— Your goal —
Filter the entries for the word "writes". Copy each line in which it occurs.
___ Provided records
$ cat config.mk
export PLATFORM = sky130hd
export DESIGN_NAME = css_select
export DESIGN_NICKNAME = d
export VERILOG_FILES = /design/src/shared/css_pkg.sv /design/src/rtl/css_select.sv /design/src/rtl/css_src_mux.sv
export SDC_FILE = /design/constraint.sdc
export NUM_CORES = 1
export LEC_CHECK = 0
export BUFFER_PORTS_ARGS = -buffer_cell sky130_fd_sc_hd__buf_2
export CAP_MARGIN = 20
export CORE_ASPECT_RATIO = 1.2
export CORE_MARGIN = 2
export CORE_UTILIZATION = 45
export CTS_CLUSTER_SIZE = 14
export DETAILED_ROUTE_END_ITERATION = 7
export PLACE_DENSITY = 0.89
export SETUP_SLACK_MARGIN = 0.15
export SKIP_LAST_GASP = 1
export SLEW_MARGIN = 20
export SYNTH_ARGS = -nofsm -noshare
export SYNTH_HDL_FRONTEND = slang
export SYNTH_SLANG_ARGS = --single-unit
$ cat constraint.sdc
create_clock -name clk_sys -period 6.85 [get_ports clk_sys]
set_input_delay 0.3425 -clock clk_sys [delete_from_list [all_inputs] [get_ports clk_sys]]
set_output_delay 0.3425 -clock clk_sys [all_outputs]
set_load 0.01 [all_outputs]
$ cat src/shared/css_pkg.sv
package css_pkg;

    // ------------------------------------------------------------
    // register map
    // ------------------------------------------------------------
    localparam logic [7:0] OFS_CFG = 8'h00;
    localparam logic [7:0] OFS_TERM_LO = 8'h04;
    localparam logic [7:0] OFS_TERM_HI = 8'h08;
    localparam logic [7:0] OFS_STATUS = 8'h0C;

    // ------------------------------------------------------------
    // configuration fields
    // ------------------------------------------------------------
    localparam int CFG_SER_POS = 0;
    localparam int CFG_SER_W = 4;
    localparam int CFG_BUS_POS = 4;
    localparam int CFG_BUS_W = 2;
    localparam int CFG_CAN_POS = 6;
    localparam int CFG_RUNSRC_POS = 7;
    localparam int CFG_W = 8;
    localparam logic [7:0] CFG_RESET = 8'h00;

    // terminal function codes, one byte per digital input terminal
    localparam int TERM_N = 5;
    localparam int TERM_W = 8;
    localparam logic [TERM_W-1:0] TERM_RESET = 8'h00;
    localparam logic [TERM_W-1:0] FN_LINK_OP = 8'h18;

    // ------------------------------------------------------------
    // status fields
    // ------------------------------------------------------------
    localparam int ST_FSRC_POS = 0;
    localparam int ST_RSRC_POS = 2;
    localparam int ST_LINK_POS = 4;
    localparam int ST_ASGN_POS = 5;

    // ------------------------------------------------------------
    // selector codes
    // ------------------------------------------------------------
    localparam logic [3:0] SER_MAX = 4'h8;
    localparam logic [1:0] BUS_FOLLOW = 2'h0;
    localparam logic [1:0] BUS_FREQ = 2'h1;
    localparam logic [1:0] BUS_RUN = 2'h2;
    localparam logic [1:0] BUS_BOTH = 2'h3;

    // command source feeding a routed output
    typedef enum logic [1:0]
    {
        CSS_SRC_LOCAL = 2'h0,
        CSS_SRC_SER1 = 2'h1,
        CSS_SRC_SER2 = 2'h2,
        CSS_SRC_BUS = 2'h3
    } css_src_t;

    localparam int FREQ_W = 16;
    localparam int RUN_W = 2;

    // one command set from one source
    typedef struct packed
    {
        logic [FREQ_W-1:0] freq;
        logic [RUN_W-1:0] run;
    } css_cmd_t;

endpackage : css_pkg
______
___ Provided records
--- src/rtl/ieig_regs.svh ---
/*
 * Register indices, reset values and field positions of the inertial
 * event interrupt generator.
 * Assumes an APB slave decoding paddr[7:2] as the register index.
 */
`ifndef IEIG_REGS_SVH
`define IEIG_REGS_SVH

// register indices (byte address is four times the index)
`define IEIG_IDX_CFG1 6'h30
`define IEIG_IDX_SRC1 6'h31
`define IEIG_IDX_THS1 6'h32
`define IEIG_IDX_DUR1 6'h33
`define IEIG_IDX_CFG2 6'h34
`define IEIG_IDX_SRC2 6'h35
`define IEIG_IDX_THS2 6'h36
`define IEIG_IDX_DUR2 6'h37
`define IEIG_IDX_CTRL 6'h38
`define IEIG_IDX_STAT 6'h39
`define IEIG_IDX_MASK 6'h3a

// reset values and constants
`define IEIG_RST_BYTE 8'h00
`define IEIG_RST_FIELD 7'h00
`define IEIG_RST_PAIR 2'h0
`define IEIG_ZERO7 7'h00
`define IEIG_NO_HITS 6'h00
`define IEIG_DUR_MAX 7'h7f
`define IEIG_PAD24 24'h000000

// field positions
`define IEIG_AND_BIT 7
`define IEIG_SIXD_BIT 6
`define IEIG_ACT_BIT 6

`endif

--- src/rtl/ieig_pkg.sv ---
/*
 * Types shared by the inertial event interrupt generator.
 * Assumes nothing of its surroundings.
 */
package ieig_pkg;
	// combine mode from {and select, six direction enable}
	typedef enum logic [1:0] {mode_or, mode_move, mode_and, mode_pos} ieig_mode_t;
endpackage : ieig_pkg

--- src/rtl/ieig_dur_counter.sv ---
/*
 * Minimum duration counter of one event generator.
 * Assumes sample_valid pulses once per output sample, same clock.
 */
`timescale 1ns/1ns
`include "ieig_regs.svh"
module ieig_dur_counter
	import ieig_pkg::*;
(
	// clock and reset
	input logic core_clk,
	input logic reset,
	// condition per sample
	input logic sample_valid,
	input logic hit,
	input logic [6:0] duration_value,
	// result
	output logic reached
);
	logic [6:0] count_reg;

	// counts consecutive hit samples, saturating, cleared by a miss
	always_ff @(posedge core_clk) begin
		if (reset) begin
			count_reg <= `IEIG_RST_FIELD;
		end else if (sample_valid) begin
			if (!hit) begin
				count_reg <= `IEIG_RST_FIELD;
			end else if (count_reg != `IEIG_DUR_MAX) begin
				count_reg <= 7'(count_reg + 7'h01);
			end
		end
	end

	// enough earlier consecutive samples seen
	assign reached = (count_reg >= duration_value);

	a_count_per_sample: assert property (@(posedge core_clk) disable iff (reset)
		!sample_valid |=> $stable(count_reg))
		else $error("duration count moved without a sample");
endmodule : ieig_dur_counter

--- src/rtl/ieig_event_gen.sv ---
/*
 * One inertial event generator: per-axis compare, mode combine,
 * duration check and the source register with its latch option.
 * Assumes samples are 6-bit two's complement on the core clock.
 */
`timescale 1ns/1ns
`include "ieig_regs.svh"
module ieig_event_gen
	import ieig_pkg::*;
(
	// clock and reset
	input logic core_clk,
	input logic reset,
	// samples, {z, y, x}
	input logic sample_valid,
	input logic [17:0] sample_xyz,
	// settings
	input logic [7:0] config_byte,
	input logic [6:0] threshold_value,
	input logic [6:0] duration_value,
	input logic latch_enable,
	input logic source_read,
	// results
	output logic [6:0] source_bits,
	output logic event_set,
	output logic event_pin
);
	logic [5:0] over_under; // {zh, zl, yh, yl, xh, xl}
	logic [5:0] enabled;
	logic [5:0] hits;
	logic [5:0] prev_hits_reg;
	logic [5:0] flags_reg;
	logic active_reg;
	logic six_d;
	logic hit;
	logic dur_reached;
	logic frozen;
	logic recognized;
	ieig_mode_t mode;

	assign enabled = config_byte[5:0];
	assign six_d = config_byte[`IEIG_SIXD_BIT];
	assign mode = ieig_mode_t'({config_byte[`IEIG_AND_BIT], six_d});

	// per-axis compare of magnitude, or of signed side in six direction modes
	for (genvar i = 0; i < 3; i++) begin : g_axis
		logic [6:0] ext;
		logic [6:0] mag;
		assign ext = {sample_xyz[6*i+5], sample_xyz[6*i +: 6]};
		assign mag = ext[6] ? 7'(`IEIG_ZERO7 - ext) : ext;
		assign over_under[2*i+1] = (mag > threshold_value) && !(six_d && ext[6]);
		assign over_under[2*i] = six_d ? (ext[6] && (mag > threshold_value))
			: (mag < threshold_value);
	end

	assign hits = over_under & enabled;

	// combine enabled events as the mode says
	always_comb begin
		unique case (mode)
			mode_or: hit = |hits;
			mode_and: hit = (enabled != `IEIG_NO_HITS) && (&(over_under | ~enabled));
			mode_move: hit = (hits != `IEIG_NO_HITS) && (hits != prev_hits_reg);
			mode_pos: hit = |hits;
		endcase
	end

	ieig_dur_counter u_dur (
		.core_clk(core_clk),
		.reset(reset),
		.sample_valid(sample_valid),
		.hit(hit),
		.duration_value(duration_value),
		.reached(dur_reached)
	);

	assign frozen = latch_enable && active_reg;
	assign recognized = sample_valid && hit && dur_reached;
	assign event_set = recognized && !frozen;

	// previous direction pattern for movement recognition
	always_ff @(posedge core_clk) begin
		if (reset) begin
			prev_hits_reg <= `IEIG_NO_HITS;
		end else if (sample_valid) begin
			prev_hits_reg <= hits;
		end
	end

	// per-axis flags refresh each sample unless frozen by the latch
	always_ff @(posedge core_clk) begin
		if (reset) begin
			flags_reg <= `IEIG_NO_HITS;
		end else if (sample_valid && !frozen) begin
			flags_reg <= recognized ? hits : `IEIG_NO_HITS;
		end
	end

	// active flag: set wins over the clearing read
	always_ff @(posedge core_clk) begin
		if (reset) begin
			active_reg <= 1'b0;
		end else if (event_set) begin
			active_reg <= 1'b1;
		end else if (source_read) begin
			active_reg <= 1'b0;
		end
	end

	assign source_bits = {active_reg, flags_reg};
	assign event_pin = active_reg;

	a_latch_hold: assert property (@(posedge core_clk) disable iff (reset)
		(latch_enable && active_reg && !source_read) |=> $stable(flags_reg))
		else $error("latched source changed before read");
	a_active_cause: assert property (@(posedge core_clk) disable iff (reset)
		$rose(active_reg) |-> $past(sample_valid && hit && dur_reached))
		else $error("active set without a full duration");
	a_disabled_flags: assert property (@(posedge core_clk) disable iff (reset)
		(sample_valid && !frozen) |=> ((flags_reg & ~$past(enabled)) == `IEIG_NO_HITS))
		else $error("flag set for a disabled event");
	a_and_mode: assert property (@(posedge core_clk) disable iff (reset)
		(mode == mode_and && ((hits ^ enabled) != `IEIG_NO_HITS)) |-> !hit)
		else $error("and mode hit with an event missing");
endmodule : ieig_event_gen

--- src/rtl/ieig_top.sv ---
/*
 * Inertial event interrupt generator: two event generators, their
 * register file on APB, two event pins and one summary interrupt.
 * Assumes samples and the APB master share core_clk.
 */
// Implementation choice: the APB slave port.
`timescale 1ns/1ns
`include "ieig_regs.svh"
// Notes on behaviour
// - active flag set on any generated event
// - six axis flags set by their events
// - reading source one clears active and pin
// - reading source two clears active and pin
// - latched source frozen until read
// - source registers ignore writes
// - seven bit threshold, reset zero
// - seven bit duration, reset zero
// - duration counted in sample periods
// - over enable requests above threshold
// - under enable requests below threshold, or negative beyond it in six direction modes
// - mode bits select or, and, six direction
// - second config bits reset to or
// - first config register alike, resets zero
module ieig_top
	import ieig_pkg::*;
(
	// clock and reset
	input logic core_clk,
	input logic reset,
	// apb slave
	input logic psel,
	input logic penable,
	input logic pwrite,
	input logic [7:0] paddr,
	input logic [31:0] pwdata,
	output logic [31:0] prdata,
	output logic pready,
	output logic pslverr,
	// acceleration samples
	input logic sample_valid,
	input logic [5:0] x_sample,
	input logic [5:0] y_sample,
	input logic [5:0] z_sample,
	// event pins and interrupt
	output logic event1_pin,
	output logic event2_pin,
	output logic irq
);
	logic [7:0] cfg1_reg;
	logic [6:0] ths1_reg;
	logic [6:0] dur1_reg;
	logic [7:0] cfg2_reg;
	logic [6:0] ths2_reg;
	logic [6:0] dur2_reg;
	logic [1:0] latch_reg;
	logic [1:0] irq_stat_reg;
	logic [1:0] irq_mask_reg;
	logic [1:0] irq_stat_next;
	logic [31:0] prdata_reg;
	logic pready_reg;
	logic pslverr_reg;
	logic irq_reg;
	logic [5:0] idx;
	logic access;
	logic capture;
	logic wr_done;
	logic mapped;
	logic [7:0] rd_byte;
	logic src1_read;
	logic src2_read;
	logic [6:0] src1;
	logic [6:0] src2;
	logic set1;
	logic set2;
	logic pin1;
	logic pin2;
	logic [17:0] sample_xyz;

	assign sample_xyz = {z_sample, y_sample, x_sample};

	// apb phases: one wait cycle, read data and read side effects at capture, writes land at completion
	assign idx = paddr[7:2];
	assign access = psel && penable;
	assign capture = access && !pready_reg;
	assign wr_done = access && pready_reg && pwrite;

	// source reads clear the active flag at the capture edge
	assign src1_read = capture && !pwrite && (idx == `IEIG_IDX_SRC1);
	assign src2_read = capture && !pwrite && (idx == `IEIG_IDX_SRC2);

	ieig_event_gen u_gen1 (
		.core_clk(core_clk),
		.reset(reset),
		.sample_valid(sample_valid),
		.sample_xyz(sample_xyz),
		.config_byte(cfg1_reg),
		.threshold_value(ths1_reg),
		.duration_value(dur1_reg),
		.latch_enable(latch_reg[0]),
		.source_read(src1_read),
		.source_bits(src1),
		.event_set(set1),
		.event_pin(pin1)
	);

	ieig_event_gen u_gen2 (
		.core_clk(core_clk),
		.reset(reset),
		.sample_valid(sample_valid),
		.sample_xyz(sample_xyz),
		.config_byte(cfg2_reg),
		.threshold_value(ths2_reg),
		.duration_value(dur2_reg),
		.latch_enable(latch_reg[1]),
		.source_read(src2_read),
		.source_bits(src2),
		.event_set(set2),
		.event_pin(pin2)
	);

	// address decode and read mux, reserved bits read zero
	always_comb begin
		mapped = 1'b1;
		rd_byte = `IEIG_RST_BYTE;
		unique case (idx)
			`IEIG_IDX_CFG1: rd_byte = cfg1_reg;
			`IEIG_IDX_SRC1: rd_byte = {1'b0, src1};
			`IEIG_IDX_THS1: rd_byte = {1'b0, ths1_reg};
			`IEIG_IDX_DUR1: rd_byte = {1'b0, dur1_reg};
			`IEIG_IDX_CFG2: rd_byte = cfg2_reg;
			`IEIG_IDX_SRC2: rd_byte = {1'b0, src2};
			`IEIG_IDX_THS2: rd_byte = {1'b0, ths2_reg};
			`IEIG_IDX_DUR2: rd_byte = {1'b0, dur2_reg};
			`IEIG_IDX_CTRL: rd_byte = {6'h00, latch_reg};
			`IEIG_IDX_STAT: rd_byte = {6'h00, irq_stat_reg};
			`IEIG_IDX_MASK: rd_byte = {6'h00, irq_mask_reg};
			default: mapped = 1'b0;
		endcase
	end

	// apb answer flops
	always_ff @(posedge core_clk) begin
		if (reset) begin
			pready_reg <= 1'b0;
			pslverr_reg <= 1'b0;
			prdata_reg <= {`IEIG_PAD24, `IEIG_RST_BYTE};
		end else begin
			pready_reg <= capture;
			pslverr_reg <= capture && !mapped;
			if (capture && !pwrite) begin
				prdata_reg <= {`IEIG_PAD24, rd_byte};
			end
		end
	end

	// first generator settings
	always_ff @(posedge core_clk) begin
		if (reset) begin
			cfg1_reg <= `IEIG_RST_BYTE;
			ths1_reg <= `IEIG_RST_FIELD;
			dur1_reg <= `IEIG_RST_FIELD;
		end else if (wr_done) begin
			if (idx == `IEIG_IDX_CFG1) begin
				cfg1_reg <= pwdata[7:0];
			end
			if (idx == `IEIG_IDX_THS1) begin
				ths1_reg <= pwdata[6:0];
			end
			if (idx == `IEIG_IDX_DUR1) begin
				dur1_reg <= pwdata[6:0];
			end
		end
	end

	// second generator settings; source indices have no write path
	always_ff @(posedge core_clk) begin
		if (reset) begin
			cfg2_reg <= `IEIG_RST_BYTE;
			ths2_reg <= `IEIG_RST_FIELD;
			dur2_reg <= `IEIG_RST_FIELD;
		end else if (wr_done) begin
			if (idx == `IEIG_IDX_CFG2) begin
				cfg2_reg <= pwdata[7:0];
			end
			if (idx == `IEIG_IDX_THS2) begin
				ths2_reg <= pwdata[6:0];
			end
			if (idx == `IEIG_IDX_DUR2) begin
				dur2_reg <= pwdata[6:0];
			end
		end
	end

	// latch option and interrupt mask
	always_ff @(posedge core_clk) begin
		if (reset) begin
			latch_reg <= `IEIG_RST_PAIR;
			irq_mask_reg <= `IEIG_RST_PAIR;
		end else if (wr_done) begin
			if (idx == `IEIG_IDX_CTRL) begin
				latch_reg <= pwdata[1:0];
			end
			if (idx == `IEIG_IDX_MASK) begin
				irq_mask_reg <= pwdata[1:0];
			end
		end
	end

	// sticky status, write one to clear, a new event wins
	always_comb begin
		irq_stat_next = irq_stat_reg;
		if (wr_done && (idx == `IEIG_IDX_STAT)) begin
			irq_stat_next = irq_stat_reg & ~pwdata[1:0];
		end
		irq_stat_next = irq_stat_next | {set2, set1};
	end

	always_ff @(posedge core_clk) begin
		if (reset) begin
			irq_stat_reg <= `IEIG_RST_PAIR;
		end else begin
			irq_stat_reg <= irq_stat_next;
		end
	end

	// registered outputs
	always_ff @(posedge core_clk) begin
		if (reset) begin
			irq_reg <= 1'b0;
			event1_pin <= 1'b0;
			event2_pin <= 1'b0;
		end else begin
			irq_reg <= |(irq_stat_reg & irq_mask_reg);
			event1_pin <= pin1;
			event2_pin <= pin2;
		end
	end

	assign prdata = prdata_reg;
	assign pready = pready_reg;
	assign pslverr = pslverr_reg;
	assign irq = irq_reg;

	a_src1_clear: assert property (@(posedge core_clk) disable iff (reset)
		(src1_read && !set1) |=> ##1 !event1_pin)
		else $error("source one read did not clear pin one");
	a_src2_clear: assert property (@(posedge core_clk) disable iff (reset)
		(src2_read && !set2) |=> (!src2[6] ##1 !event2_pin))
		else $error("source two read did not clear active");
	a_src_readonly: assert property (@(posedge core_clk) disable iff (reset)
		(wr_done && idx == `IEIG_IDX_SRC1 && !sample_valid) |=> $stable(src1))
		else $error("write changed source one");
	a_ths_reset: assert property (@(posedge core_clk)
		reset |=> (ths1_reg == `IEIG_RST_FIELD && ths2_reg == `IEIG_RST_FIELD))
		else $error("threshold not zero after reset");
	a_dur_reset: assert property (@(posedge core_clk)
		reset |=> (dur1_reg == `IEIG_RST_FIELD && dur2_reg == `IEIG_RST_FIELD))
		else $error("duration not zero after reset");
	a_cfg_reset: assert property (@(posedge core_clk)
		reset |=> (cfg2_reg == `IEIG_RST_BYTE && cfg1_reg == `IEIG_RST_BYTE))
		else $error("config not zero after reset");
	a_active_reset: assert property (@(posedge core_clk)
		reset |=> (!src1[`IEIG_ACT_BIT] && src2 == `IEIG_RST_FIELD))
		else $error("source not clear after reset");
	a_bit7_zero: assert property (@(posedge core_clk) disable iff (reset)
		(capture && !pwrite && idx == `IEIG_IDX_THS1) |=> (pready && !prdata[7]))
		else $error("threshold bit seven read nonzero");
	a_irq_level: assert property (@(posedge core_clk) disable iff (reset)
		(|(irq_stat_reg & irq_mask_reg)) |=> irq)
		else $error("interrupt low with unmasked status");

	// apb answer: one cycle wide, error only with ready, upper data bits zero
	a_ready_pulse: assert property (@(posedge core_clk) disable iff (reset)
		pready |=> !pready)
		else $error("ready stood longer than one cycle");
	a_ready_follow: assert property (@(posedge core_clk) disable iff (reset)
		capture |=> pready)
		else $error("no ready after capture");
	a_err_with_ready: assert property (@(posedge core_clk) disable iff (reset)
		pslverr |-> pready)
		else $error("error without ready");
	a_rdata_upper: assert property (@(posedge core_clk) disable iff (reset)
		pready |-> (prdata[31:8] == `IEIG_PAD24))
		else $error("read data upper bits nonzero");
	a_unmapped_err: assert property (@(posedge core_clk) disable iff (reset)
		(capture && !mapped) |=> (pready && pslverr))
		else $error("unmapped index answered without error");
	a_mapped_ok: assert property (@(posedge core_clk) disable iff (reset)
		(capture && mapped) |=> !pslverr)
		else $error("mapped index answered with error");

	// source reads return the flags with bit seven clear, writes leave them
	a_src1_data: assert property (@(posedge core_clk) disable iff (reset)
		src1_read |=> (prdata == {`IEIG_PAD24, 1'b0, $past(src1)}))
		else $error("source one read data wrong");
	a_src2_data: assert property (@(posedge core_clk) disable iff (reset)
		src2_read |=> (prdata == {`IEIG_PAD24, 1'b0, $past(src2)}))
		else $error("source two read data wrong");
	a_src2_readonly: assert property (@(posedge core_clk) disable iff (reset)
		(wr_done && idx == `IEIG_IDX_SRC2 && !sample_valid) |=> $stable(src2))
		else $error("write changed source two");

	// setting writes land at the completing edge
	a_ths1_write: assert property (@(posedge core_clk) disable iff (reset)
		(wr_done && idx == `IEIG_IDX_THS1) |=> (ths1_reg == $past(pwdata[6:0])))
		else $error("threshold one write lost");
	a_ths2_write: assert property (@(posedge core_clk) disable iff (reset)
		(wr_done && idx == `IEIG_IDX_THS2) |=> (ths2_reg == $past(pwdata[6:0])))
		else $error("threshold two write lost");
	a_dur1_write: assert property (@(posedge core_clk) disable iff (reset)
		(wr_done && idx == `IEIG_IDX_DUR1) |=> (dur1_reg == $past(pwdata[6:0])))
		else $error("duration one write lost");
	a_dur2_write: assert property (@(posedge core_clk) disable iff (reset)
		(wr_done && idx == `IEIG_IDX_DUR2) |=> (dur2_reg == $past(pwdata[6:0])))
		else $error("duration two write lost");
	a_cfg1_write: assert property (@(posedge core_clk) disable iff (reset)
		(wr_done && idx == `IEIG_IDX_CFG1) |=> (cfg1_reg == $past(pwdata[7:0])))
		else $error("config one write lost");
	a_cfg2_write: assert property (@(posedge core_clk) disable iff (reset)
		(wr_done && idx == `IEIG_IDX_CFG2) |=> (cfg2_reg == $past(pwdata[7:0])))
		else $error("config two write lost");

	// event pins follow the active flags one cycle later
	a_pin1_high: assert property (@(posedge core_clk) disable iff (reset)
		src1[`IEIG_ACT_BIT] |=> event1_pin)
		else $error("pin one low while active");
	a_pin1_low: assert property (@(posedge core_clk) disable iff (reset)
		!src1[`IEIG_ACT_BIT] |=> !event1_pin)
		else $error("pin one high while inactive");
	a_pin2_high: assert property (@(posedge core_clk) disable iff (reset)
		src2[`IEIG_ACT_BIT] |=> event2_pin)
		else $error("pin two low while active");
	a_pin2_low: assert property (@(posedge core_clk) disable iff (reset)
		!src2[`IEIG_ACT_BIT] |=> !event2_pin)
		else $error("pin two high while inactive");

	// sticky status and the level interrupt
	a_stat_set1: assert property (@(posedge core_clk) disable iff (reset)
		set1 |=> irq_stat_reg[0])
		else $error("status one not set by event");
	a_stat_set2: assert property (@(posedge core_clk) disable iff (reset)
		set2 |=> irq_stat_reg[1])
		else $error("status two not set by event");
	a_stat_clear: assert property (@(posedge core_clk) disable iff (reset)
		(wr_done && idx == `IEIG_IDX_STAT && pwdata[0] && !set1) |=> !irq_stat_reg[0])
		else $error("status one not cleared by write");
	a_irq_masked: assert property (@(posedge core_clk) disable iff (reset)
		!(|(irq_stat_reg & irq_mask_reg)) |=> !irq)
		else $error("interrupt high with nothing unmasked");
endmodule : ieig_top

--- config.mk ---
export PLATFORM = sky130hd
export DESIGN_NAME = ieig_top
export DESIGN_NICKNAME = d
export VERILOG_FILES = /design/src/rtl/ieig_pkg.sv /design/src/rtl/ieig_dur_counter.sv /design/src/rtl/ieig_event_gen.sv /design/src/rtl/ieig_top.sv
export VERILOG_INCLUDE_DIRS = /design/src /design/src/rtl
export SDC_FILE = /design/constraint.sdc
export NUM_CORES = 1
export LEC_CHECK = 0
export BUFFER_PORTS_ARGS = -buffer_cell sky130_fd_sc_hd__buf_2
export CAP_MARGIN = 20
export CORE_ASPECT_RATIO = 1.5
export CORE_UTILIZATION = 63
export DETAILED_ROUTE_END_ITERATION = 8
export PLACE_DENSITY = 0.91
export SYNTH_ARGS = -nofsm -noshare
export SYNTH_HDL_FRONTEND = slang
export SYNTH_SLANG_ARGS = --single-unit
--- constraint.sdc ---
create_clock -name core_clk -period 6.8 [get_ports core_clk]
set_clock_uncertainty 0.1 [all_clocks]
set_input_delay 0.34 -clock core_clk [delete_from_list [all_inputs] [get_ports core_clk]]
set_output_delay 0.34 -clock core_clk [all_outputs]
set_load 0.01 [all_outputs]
______
___ Provided records
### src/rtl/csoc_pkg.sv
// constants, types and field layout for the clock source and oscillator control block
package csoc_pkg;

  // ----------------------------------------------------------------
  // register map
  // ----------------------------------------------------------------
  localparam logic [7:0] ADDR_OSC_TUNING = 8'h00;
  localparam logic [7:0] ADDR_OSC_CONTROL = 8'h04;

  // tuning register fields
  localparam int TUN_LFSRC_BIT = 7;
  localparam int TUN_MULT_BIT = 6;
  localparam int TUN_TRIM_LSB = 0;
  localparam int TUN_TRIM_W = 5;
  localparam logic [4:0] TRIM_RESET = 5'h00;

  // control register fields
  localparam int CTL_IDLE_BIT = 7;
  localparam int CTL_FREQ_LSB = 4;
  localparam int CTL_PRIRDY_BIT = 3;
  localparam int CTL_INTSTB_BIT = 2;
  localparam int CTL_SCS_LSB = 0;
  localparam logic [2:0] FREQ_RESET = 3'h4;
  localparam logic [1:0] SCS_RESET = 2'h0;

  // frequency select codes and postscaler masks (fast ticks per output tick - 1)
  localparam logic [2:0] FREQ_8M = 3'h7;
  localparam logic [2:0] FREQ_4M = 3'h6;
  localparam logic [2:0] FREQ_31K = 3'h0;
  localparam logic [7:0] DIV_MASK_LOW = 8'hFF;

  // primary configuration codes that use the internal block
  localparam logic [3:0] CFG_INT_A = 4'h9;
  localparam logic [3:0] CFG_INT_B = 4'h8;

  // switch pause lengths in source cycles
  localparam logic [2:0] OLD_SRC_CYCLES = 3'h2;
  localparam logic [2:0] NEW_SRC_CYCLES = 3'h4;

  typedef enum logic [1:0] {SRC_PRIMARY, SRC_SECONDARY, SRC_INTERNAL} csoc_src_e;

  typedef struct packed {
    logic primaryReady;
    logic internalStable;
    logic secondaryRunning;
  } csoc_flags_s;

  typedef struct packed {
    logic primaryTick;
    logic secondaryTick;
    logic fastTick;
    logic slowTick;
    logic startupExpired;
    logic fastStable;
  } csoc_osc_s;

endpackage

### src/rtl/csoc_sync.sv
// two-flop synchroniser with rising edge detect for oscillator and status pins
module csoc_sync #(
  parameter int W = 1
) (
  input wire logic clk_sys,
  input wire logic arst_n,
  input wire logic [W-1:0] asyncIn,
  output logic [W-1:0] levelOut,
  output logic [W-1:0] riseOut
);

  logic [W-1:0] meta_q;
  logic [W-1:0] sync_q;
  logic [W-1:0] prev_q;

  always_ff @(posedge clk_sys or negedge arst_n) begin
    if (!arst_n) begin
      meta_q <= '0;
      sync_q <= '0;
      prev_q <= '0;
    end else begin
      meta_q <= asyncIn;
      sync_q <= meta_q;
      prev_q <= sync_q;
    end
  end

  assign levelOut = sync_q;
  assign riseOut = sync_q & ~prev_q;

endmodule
______
— Output for this exercise —
// - source registers ignore writes
	// apb phases: one wait cycle, read data and read side effects at capture, writes land at completion
	// source reads return the flags with bit seven clear, writes leave them
	// setting writes land at the completing edge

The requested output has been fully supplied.